This design comes from an exercise in tuning for small area, a short achievable clock period and few clock cycles on the open sky130 flow, not from production work. Function was checked by simulation only, so behaviour that the tests miss may differ from the original.

==> flow/design.v <==
module dz3_pq_engine (
    input  wire         clk,
    input  wire         rst_n,
    input  wire         cmd_valid,
    output wire         cmd_ready,
    input  wire [1:0]   cmd_op,
    input  wire [5:0]   cmd_x,
    input  wire [5:0]   cmd_y,
    input  wire         in_valid,
    output wire         in_ready,
    input  wire [127:0] in_p,
    input  wire [127:0] in_q,
    input  wire [127:0] in_d,
    output reg          out_valid,
    output reg  [127:0] out_p,
    output reg  [127:0] out_q
);
    localparam [1:0] OP_ACC   = 2'd0;
    localparam [1:0] OP_ACC_P = 2'd1;
    localparam [1:0] OP_REC1Q = 2'd2;
    localparam [1:0] OP_REC2  = 2'd3;
    localparam [2:0] PH_IDLE = 3'd0;    
    localparam [2:0] PH_UPX  = 3'd1;    
    localparam [2:0] PH_DNX  = 3'd2;    
    localparam [2:0] PH_JNT  = 3'd3;    
    localparam [2:0] PH_DNM  = 3'd4;    
    localparam [2:0] PH_UPY  = 3'd5;    
    function [7:0] zech_inv;
        input [5:0] n;
        begin
            case (n)
            6'd0: zech_inv = 8'h00;
            6'd1: zech_inv = 8'hF4;
            6'd2: zech_inv = 8'hA7;
            6'd3: zech_inv = 8'h9D;
            6'd4: zech_inv = 8'h72;
            6'd5: zech_inv = 8'hED;
            6'd6: zech_inv = 8'h5F;
            6'd7: zech_inv = 8'h54;
            6'd8: zech_inv = 8'hA0;
            6'd9: zech_inv = 8'hA9;
            6'd10: zech_inv = 8'hFB;
            6'd11: zech_inv = 8'h74;
            6'd12: zech_inv = 8'h85;
            6'd13: zech_inv = 8'hE4;
            6'd14: zech_inv = 8'hC0;
            6'd15: zech_inv = 8'h8A;
            6'd16: zech_inv = 8'h67;
            6'd17: zech_inv = 8'hDC;
            6'd18: zech_inv = 8'h26;
            6'd19: zech_inv = 8'h63;
            6'd20: zech_inv = 8'hF2;
            6'd21: zech_inv = 8'hE9;
            6'd22: zech_inv = 8'hB4;
            6'd23: zech_inv = 8'hD2;
            6'd24: zech_inv = 8'h02;
            6'd25: zech_inv = 8'h8E;
            6'd26: zech_inv = 8'hBA;
            6'd27: zech_inv = 8'hAA;
            6'd28: zech_inv = 8'hDE;
            6'd29: zech_inv = 8'h89;
            6'd30: zech_inv = 8'h57;
            6'd31: zech_inv = 8'h59;
            6'd32: zech_inv = 8'hAC;
            6'd33: zech_inv = 8'h2C;
            6'd34: zech_inv = 8'h93;
            6'd35: zech_inv = 8'h09;
            6'd36: zech_inv = 8'h60;
            6'd37: zech_inv = 8'h1E;
            6'd38: zech_inv = 8'hBC;
            6'd39: zech_inv = 8'hA4;
            6'd40: zech_inv = 8'hB3;
            6'd41: zech_inv = 8'h43;
            6'd42: zech_inv = 8'hEB;
            6'd43: zech_inv = 8'hDA;
            6'd44: zech_inv = 8'h6A;
            6'd45: zech_inv = 8'h12;
            6'd46: zech_inv = 8'hC7;
            6'd47: zech_inv = 8'h39;
            6'd48: zech_inv = 8'h04;
            6'd49: zech_inv = 8'h69;
            6'd50: zech_inv = 8'h47;
            6'd51: zech_inv = 8'h98;
            6'd52: zech_inv = 8'h3E;
            6'd53: zech_inv = 8'hD0;
            6'd54: zech_inv = 8'h23;
            6'd55: zech_inv = 8'h82;
            6'd56: zech_inv = 8'h97;
            6'd57: zech_inv = 8'h7B;
            6'd58: zech_inv = 8'h52;
            6'd59: zech_inv = 8'hF6;
            6'd60: zech_inv = 8'hC5;
            6'd61: zech_inv = 8'h2F;
            6'd62: zech_inv = 8'h91;
            6'd63: zech_inv = 8'h1C;
            endcase
        end
    endfunction
    function [63:0] gf_mat;
        input [7:0] c;
        reg   [7:0] x;
        integer j;
        begin
            x = c;
            for (j = 0; j < 8; j = j + 1) begin
                gf_mat[8*j +: 8] = x;
                x = {x[6:0], 1'b0} ^ (x[7] ? 8'h1D : 8'h00);
            end
        end
    endfunction
    reg       p_valid;
    reg       p_free;      
    reg [1:0] p_op;
    reg [5:0] cx;
    reg [5:0] cy;
    reg [5:0] cm;
    reg [2:0] ph;
    reg [7:0] r;           
    reg [7:0] A;           
    reg       streaming;   
    reg [8:0] bcnt;
    reg       at_last;     
    reg       d_sel_lo;    
    reg       d_sel_hi;    
    reg       d_rec1q;
    reg       d_rec2;
    reg [63:0] m1;
    reg [63:0] m2;
    assign cmd_ready = p_free;
    assign in_ready  = streaming;
    wire fire_cmd  = cmd_valid && p_free;
    wire fire_in   = in_valid && streaming;
    wire last_beat = fire_in && at_last;
    wire p_ready   = p_valid && (ph == PH_IDLE);
    wire load_d    = p_ready && (!streaming || last_beat);
    wire [7:0] r_up   = {r[6:0], 1'b0} ^ (r[7] ? 8'h1D : 8'h00);    
    wire [7:0] r_down = {1'b0, r[7:1]} ^ (r[0] ? 8'h8E : 8'h00);    
    wire [7:0] f_d    = zech_inv(cx | cy);                          
    wire       cx_nz  = (cx != 6'd0);
    wire       cy_nz  = (cy != 6'd0);
    wire       cm_nz  = (cm != 6'd0);
    always @(posedge clk) begin
        if (!rst_n) begin
            p_valid <= 1'b0;
            p_free  <= 1'b1;
        end else if (fire_cmd) begin
            p_valid <= 1'b1;
            p_free  <= 1'b0;
        end else if (load_d) begin
            p_valid <= 1'b0;
            p_free  <= 1'b1;
        end
    end
    always @(posedge clk) begin
        if (fire_cmd) begin
            p_op <= cmd_op;
            cx   <= cmd_x;
            cy   <= cmd_y;
            cm   <= 6'd0;
            r    <= 8'd1;
            A    <= 8'd1;
            case (cmd_op)
                OP_ACC:   ph <= PH_UPX;
                OP_ACC_P: begin ph <= PH_IDLE; r <= 8'd0; end
                OP_REC1Q: ph <= PH_DNX;
                default:  ph <= PH_JNT;
            endcase
        end else begin
            case (ph)
                PH_UPX: begin
                    if (cx_nz) begin
                        r  <= r_up;
                        cx <= cx - 6'd1;
                    end else begin
                        ph <= PH_IDLE;
                    end
                end
                PH_DNX: begin
                    if (cx_nz) begin
                        r  <= r_down;
                        cx <= cx - 6'd1;
                    end else begin
                        A  <= r;
                        r  <= 8'd0;
                        ph <= PH_IDLE;
                    end
                end
                PH_JNT: begin
                    if (cx_nz && cy_nz) begin
                        cx <= cx - 6'd1;
                        cy <= cy - 6'd1;
                        cm <= cm + 6'd1;
                    end else begin
                        r  <= f_d;
                        ph <= PH_DNM;
                    end
                end
                PH_DNM: begin
                    if (cm_nz) begin
                        r  <= r_down;
                        cm <= cm - 6'd1;
                    end else begin
                        A  <= r;
                        r  <= f_d;
                        ph <= PH_UPY;
                    end
                end
                PH_UPY: begin
                    if (cy_nz) begin
                        r  <= r_up;
                        cy <= cy - 6'd1;
                    end else begin
                        ph <= PH_IDLE;
                    end
                end
                default: ph <= PH_IDLE;
            endcase
        end
    end
    always @(posedge clk) begin
        if (!rst_n)
            streaming <= 1'b0;
        else if (load_d)
            streaming <= 1'b1;
        else if (last_beat)
            streaming <= 1'b0;
    end
    always @(posedge clk) begin
        if (load_d) begin
            bcnt    <= 9'd0;
            at_last <= 1'b0;
        end else if (fire_in) begin
            bcnt    <= bcnt + 9'd1;
            at_last <= (bcnt == 9'd256);
        end
    end
    always @(posedge clk) begin
        if (load_d) begin
            d_sel_lo <= p_op[1];
            d_sel_hi <= !p_op[1];
            d_rec1q  <= (p_op == OP_REC1Q);
            d_rec2   <= (p_op == OP_REC2);
            m1       <= gf_mat(r);
            m2       <= gf_mat(A);
        end
    end
    always @(posedge clk) begin
        if (!rst_n)
            out_valid <= 1'b0;
        else
            out_valid <= fire_in;
    end
    wire d_rec = d_rec1q | d_rec2;
    reg [127:0] res_p;
    reg [127:0] res_q;
    reg [7:0]   sum, a, q, e;
    integer n, i, j;
    always @(*) begin
        for (n = 0; n < 16; n = n + 1) begin
            if (n < 8)
                a = d_sel_lo ? in_p[8*n +: 8] : in_d[8*n +: 8];
            else
                a = d_sel_hi ? in_d[8*n +: 8] : in_p[8*n +: 8];
            q = in_q[8*n +: 8];
            e = d_rec ? in_p[8*n +: 8] : (in_p[8*n +: 8] ^ in_d[8*n +: 8]);
            for (i = 0; i < 8; i = i + 1) begin
                sum[i] = 1'b0;
                for (j = 0; j < 8; j = j + 1)
                    sum[i] = sum[i] ^ (m1[8*j+i] & a[j]) ^ (m2[8*j+i] & q[j]);
            end
            res_p[8*n +: 8] = d_rec ? sum : e;
            res_q[8*n +: 8] = (d_rec1q ? 8'd0 : sum) ^ (d_rec2 ? e : 8'd0);
        end
    end
    always @(posedge clk) begin
        out_p <= res_p;
        out_q <= res_q;
    end
endmodule
Settings: LEC_CHECK=0, CAP_MARGIN=20, CORE_MARGIN=2, CORE_UTILIZATION=50, PLACE_DENSITY=0.6, SETUP_SLACK_MARGIN=3.9, SLEW_MARGIN=20; clock period 6.5 ns.
standard.sh (not shown) runs the stock make flow with config.mk's settings and CLKGATE_MAP_FILE= SYNTH_SCRIPT=/design/flow/synth_recipe.tcl, a recipe that flattens the netlist after the stock synthesis.
==> flow/flow/run.sh <==
#!/bin/bash
# Standard layout, with the port buffers made of sky130_fd_sc_hd__buf_2 instead of the
# resizer's default choice. Each tool's full output goes to a log file in this folder.
set -euo pipefail
bash standard.sh "BUFFER_PORTS_ARGS=-buffer_cell sky130_fd_sc_hd__buf_2" finish > standard.log 2>&1
The baseline produced a clean layout.
Testbench counts at the start, summed over its fixed seeds: cycles 49,727.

════

* [Try it] Please return the lines above that run from the line containing "6'd50: zech_inv = 8'h47;" to the line containing "reg [1:0] p_op;", inclusive, exactly and with no other lines.

* [Your response]
            6'd50: zech_inv = 8'h47;
            6'd51: zech_inv = 8'h98;
            6'd52: zech_inv = 8'h3E;
            6'd53: zech_inv = 8'hD0;
            6'd54: zech_inv = 8'h23;
            6'd55: zech_inv = 8'h82;
            6'd56: zech_inv = 8'h97;
            6'd57: zech_inv = 8'h7B;
            6'd58: zech_inv = 8'h52;
            6'd59: zech_inv = 8'hF6;
            6'd60: zech_inv = 8'hC5;
            6'd61: zech_inv = 8'h2F;
            6'd62: zech_inv = 8'h91;
            6'd63: zech_inv = 8'h1C;
            endcase
        end
    endfunction
    function [63:0] gf_mat;
        input [7:0] c;
        reg   [7:0] x;
        integer j;
        begin
            x = c;
            for (j = 0; j < 8; j = j + 1) begin
                gf_mat[8*j +: 8] = x;
                x = {x[6:0], 1'b0} ^ (x[7] ? 8'h1D : 8'h00);
            end
        end
    endfunction
    reg       p_valid;
    reg       p_free;      
    reg [1:0] p_op;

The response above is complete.